Baseball Coach Becomes EMT for the Sake of His Team

Head Softball Coach at Jefferson County Middle High School, Coach Brown, has been witness to his fair share of injuries on and off the field. After watching too many players suffer asthma attacks and broken bones, Coach Brown decided he could do something to help. He decided to become a certified Emergency Medical Technician. “I felt the need to upgrade my personal knowledge of onsite emergency medical care. Medical emergencies for my players could happen again during a practice, or a home game, or while traveling to and from games.”

Coach Brown didn’t have to become a certified EMT. But the compassion he felt towards his players, and his concern for their safety, drove him to do so. It is the same compassion that drives all EMTs – the desire to care for others in times of need. Friends say Brown has a “softspot” for the players he coaches. Brown agrees that he most definitely does.

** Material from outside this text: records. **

[config.mk]
export PLATFORM = sky130hd
export DESIGN_NAME = store_sequencer_flat
export DESIGN_NICKNAME = d
export VERILOG_FILES = /design/src/rtl/store_sequencer_if.sv /design/src/rtl/store_sequencer.sv /design/src/flat_wrapper.sv
export SDC_FILE = /design/constraint.sdc
export NUM_CORES = 1
export LEC_CHECK = 0
export ABC_AREA = 1
export CORE_MARGIN = 2
export CORE_UTILIZATION = 41
export DETAILED_ROUTE_END_ITERATION = 16
export PLACE_DENSITY = 0.85
export SLEW_MARGIN = 20
export SYNTH_ARGS = -nofsm -noshare
export SYNTH_HDL_FRONTEND = slang
export SYNTH_SLANG_ARGS = --single-unit
[constraint.sdc]
create_clock -name clk -period 1.7 [get_ports clk]
set_input_delay 0.17 -clock clk [delete_from_list [all_inputs] [get_ports clk]]
set_output_delay 0.17 -clock clk [all_outputs]
set_load 0.02 [all_outputs]
[src/rtl/store_sequencer_if.sv]
// store_sequencer_if: store request handshake and dmem write port bundle
interface store_sequencer_if #(parameter int ADDR_W = 14);
  logic req_valid;
  logic req_ready;
  logic [31:0] req_addr;
  logic [1:0] req_size;
  logic [31:0] req_data;
  logic [ADDR_W-1:0] dmem_addr;
  logic [3:0] dmem_we;
  logic [31:0] dmem_din;
  logic done;
  logic misalign;
  logic illegal;
  modport master (
    output req_valid, req_addr, req_size, req_data,
    input req_ready, dmem_addr, dmem_we, dmem_din, done, misalign, illegal
  );
  modport slave (
    input req_valid, req_addr, req_size, req_data,
    output req_ready, dmem_addr, dmem_we, dmem_din, done, misalign, illegal
  );
endinterface

[src/rtl/store_sequencer.sv]
// store_sequencer: splits CPU stores into registered dmem write beats; STORE_SPLIT_EN enables the second beat of word-crossing stores
module store_sequencer #(parameter int ADDR_W = 14) (
  input logic clk,
  input logic rst,
  store_sequencer_if.slave bus
);
  typedef enum logic [1:0] {IDLE, LO, HI} state_t;
  state_t state, state_nx;
  logic cross_q, split_q, illegal_q, accept, load;
  logic [1:0] off;
  logic [3:0] mask;
  logic [7:0] wide;
  logic unused_addr;
  assign unused_addr = ^bus.req_addr[31:ADDR_W+2];
  assign off = bus.req_addr[1:0];
  assign mask = bus.req_size == 2'd0 ? 4'b0001 : bus.req_size == 2'd1 ? 4'b0011 : 4'b1111;
  assign wide = {4'b0, mask} << off;
  assign accept = bus.req_valid && bus.req_ready;
  assign load = accept && bus.req_size != 2'd3;
`ifdef STORE_SPLIT_EN
  logic [63:0] wdata;
  logic [3:0] pend_we;
  logic [31:0] pend_din;
  assign wdata = {32'b0, bus.req_data} << {off, 3'b000};
  assign split_q = cross_q;
  // upper half of a crossing store, replayed on the HI beat
  always_ff @(posedge clk or posedge rst)
    if (rst) begin
      pend_we <= 4'b0;
      pend_din <= 32'b0;
    end else if (load) begin
      pend_we <= wide[7:4];
      pend_din <= wdata[63:32];
    end
`else
  logic [31:0] wdata;
  assign wdata = bus.req_data << {off, 3'b000};
  assign split_q = 1'b0;
`endif
  assign bus.req_ready = state != LO || !split_q;
  assign bus.done = (state == LO && !split_q) || state == HI;
  assign bus.misalign = state == LO && cross_q;
  assign bus.illegal = illegal_q;
  // next state: a split LO beat always continues to HI, otherwise any legal accept issues a LO beat
  always_comb begin
    state_nx = IDLE;
    state_nx = state == LO && split_q ? HI : load ? LO : IDLE;
  end
  // state and registered write port; dmem_din/dmem_addr hold while no beat is issued
  always_ff @(posedge clk or posedge rst)
    if (rst) begin
      state <= IDLE;
      cross_q <= 1'b0;
      illegal_q <= 1'b0;
      bus.dmem_addr <= '0;
      bus.dmem_we <= 4'b0;
      bus.dmem_din <= 32'b0;
    end else begin
      state <= state_nx;
      illegal_q <= accept && bus.req_size == 2'd3;
      if (load) begin
        bus.dmem_addr <= bus.req_addr[ADDR_W+1:2];
        bus.dmem_we <= wide[3:0];
        bus.dmem_din <= wdata[31:0];
        cross_q <= |wide[7:4];
      end
`ifdef STORE_SPLIT_EN
      else if (state == LO && split_q) begin
        bus.dmem_addr <= bus.dmem_addr + ADDR_W'(1);
        bus.dmem_we <= pend_we;
        bus.dmem_din <= pend_din;
      end
`endif
      else bus.dmem_we <= 4'b0;
    end
endmodule

[src/flat_wrapper.sv]
// flat-port wrapper written by rule: the top's interface ports become plain ports
module store_sequencer_flat 
#(parameter int ADDR_W = 14)
  (clk, rst, bus_req_valid, bus_req_addr, bus_req_size, bus_req_data, bus_req_ready, bus_dmem_addr, bus_dmem_we, bus_dmem_din, bus_done, bus_misalign, bus_illegal);
  store_sequencer_if #(.ADDR_W(ADDR_W)) bus_i ();
  input logic clk;
  input logic rst;
  input wire logic [$bits(bus_i.req_valid)-1:0] bus_req_valid;
  input wire logic [$bits(bus_i.req_addr)-1:0] bus_req_addr;
  input wire logic [$bits(bus_i.req_size)-1:0] bus_req_size;
  input wire logic [$bits(bus_i.req_data)-1:0] bus_req_data;
  output wire logic [$bits(bus_i.req_ready)-1:0] bus_req_ready;
  output wire logic [$bits(bus_i.dmem_addr)-1:0] bus_dmem_addr;
  output wire logic [$bits(bus_i.dmem_we)-1:0] bus_dmem_we;
  output wire logic [$bits(bus_i.dmem_din)-1:0] bus_dmem_din;
  output wire logic [$bits(bus_i.done)-1:0] bus_done;
  output wire logic [$bits(bus_i.misalign)-1:0] bus_misalign;
  output wire logic [$bits(bus_i.illegal)-1:0] bus_illegal;
  assign bus_i.req_valid = bus_req_valid;
  assign bus_i.req_addr = bus_req_addr;
  assign bus_i.req_size = bus_req_size;
  assign bus_i.req_data = bus_req_data;
  assign bus_req_ready = bus_i.req_ready;
  assign bus_dmem_addr = bus_i.dmem_addr;
  assign bus_dmem_we = bus_i.dmem_we;
  assign bus_dmem_din = bus_i.dmem_din;
  assign bus_done = bus_i.done;
  assign bus_misalign = bus_i.misalign;
  assign bus_illegal = bus_i.illegal;
  store_sequencer #(.ADDR_W(ADDR_W)) u_core (.clk(clk), .rst(rst), .bus(bus_i));
endmodule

Brown wanted to be well-versed in emergency medical care so he could help players in time of need – but not any type of first-aid training would do. “I decided to train as an EMT. However, my personal schedule and limited available time outside of softball made scheduling a long-term course much too difficult,” says Coach Brown. His solution: Unitek EMT Boot Camp*.

Coach Brown becomes an EMT EMT Boot Camp* at Unitek EMT fit his schedule perfectly. He flew to California for an intense boot camp* of hands-on EMT training, emergency drills, and classroom lectures. “The Boot Camp-style training conducted by Unitek EMT,” which compresses months of training into 14 non-stop days in boot camp*, Brown says, “taught everything that I would have learned in a long term course.”

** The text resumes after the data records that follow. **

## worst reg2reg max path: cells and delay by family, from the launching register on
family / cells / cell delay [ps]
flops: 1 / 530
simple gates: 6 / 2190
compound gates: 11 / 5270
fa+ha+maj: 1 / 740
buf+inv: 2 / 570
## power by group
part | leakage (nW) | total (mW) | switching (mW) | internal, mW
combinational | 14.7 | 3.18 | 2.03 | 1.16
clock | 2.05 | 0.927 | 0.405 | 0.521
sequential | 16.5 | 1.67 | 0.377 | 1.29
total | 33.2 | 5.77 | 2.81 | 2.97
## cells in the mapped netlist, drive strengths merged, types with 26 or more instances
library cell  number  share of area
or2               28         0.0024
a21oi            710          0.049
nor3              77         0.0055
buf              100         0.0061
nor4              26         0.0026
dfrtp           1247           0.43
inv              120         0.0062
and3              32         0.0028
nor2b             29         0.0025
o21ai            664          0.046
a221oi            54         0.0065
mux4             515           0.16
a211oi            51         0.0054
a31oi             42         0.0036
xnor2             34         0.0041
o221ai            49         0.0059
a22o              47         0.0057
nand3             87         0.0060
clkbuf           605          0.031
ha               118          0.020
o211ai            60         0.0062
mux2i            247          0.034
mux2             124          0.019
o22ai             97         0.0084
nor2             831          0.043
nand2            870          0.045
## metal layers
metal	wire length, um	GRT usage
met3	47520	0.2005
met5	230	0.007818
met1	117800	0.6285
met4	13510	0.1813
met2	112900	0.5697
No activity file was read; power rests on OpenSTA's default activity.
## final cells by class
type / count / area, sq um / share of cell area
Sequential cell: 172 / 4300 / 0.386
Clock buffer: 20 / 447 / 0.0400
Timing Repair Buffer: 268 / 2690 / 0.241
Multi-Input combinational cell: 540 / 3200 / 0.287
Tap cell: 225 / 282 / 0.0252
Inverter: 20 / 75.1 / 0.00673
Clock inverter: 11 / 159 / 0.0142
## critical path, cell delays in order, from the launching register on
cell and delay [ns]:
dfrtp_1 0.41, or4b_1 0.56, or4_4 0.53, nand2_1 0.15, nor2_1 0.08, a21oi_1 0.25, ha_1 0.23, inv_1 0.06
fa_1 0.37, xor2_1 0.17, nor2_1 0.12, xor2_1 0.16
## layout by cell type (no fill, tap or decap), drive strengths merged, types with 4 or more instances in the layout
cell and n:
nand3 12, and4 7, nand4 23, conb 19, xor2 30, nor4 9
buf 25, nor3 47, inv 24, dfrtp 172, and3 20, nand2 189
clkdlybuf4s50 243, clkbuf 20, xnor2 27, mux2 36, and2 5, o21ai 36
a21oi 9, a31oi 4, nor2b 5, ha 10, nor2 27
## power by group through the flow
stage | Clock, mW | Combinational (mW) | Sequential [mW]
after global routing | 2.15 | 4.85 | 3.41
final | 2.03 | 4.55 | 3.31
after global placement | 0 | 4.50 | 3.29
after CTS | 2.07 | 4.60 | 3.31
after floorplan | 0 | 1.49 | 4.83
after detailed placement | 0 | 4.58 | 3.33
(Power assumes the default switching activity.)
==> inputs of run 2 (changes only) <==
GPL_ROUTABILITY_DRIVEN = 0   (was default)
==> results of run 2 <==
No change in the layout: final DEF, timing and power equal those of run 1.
--- config.mk ---
export PLATFORM = sky130hd
export DESIGN_NAME = adc_trig_decim_flat
export DESIGN_NICKNAME = d
export VERILOG_FILES = /design/src/rtl/adc_trig_decim_pkg.sv /design/src/rtl/adc_trig_decim_if.sv /design/src/rtl/adc_trig_decim_boxcar_decim.sv /design/src/rtl/adc_trig_decim.sv /design/src/flat_wrapper.sv
export SDC_FILE = /design/constraint.sdc
export NUM_CORES = 1
export LEC_CHECK = 0
export ABC_AREA = 1
export ABC_CLOCK_PERIOD_IN_PS = 6000
export CORE_MARGIN = 2
export CORE_UTILIZATION = 32
export DETAILED_ROUTE_END_ITERATION = 16
export SKIP_CTS_REPAIR_TIMING = 1
export SYNTH_ARGS = -nofsm -noshare
export SYNTH_HDL_FRONTEND = slang
export SYNTH_SLANG_ARGS = --single-unit
--- constraint.sdc ---
create_clock -name sys_clk -period 6 [get_ports sys_clk]
set_input_delay 1.2 -clock sys_clk [delete_from_list [all_inputs] [get_ports sys_clk]]
set_output_delay 1.2 -clock sys_clk [all_outputs]
set_load 0.03 [all_outputs]
--- src/rtl/adc_trig_decim_pkg.sv ---
// Shared types and helpers for the ADC trigger/decimation stage:
// FSM states, trigger mode encodings and the output sample packing.
package adc_trig_decim_pkg;

  typedef enum logic [1:0] {
    ST_IDLE  = 2'd0,
    ST_ARMED = 2'd1,
    ST_RUN   = 2'd2
  } state_e;

  localparam logic [1:0] MODE_IMM  = 2'd0;
  localparam logic [1:0] MODE_RISE = 2'd1;
  localparam logic [1:0] MODE_FALL = 2'd2;
  localparam logic [1:0] MODE_RSVD = 2'd3;

  localparam int ADC_W = 12;

  function automatic logic [31:0] pack_sample(input logic [ADC_W-1:0] ch0,
                                              input logic [ADC_W-1:0] ch1);
    return {4'b0, ch0, 4'b0, ch1};
  endfunction

endpackage
===== config.mk =====
export PLATFORM = sky130hd
export DESIGN_NAME = vec_strided_lsu_flat
export DESIGN_NICKNAME = d
export VERILOG_FILES = /design/src/rtl/vec_strided_lsu_if.sv /design/src/rtl/vec_strided_lsu.sv /design/src/flat_wrapper.sv
export SDC_FILE = /design/constraint.sdc
export NUM_CORES = 1
export LEC_CHECK = 0
export CELL_PAD_IN_SITES_DETAIL_PLACEMENT = 1
export CELL_PAD_IN_SITES_GLOBAL_PLACEMENT = 1
export CORE_MARGIN = 5
export CORE_UTILIZATION = 30
export CTS_CLUSTER_SIZE = 16
export DETAILED_ROUTE_END_ITERATION = 7
export PLACE_DENSITY = 0.73
export SLEW_MARGIN = 20
export SYNTH_ARGS = -nofsm -noshare
export SYNTH_HDL_FRONTEND = slang
export SYNTH_SLANG_ARGS = --single-unit
export TNS_END_PERCENT = 20

===== constraint.sdc =====
create_clock -name clk -period 11.8 [get_ports clk]
set_input_delay 1.18 -clock clk [delete_from_list [all_inputs] [get_ports clk]]
set_output_delay 1.18 -clock clk [all_outputs]
set_load 0.02 [all_outputs]
[src/rtl/word_serializer_tx_pkg.sv]
// Shared types and helpers for the word serializer transmitter.
// Holds the FSM state encoding and the bit-counter width calculation.
package word_serializer_tx_pkg;

  typedef enum logic {
    IDLE  = 1'b0,
    SHIFT = 1'b1
  } state_t;

  // Width of a counter that indexes every bit of a word.
  function automatic int cnt_width(input int word_length);
    return (word_length > 1) ? $clog2(word_length) : 1;
  endfunction

endpackage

Some of Brown’s classmates entered EMT Boot Camp* nervous about the 12 to 14 hour days – information overload or lack of sleep. “I can say without reservation that this did not happen,” says Brown. Instead, EMT Boot Camp* was 14 consecutive days of excitement, engagement, and all-things-EMT.

Coach Brown enjoyed every aspect of EMT Boot Camp*. From the course organization and leadership, to the curriculum, to the hands-on training. “The course content and organization was excellent. The individual instructors were all professionals in their field and as dynamic as you could ever want,” says Brown. “The curriculum was a mix of classroom and many outside practical exercises.”

He also very much enjoyed the hands-on EMT training he received in the form of ambulance ride-along training. “They were invaluable for my training and gave me a true and up close appreciation for the professional services that community EMS services provide.” Coach Brown saw exactly how diverse the Bay Area could be: Coach Brown rode along with Paramedics and EMTs at Advanced Life Support (ALS) Company in downtown San Francisco, an experience he will never forget. His team fielded calls “ranging from a French tourist fainting in a museum, to a death from cardiac arrest. In between, there was a motorcycle versus car crash, a stroke patient, a second cardiac emergency, and a severe bloody beating of an HIV-positive man.”

After graduating from Unitek EMT Boot Camp*, Brown says he “sees things in a different light.” He assesses situations, spotting potential dangers; and if something does happen, he feels confident in his ability to respond effectively.

Boot Camp* Graduate, and now certified EMT, Coach Brown embodies the Unitek motto of “going beyond the call of duty”. Coach Brown went beyond what was required of him as a coach, and made himself an invaluable asset to the Jefferson County community.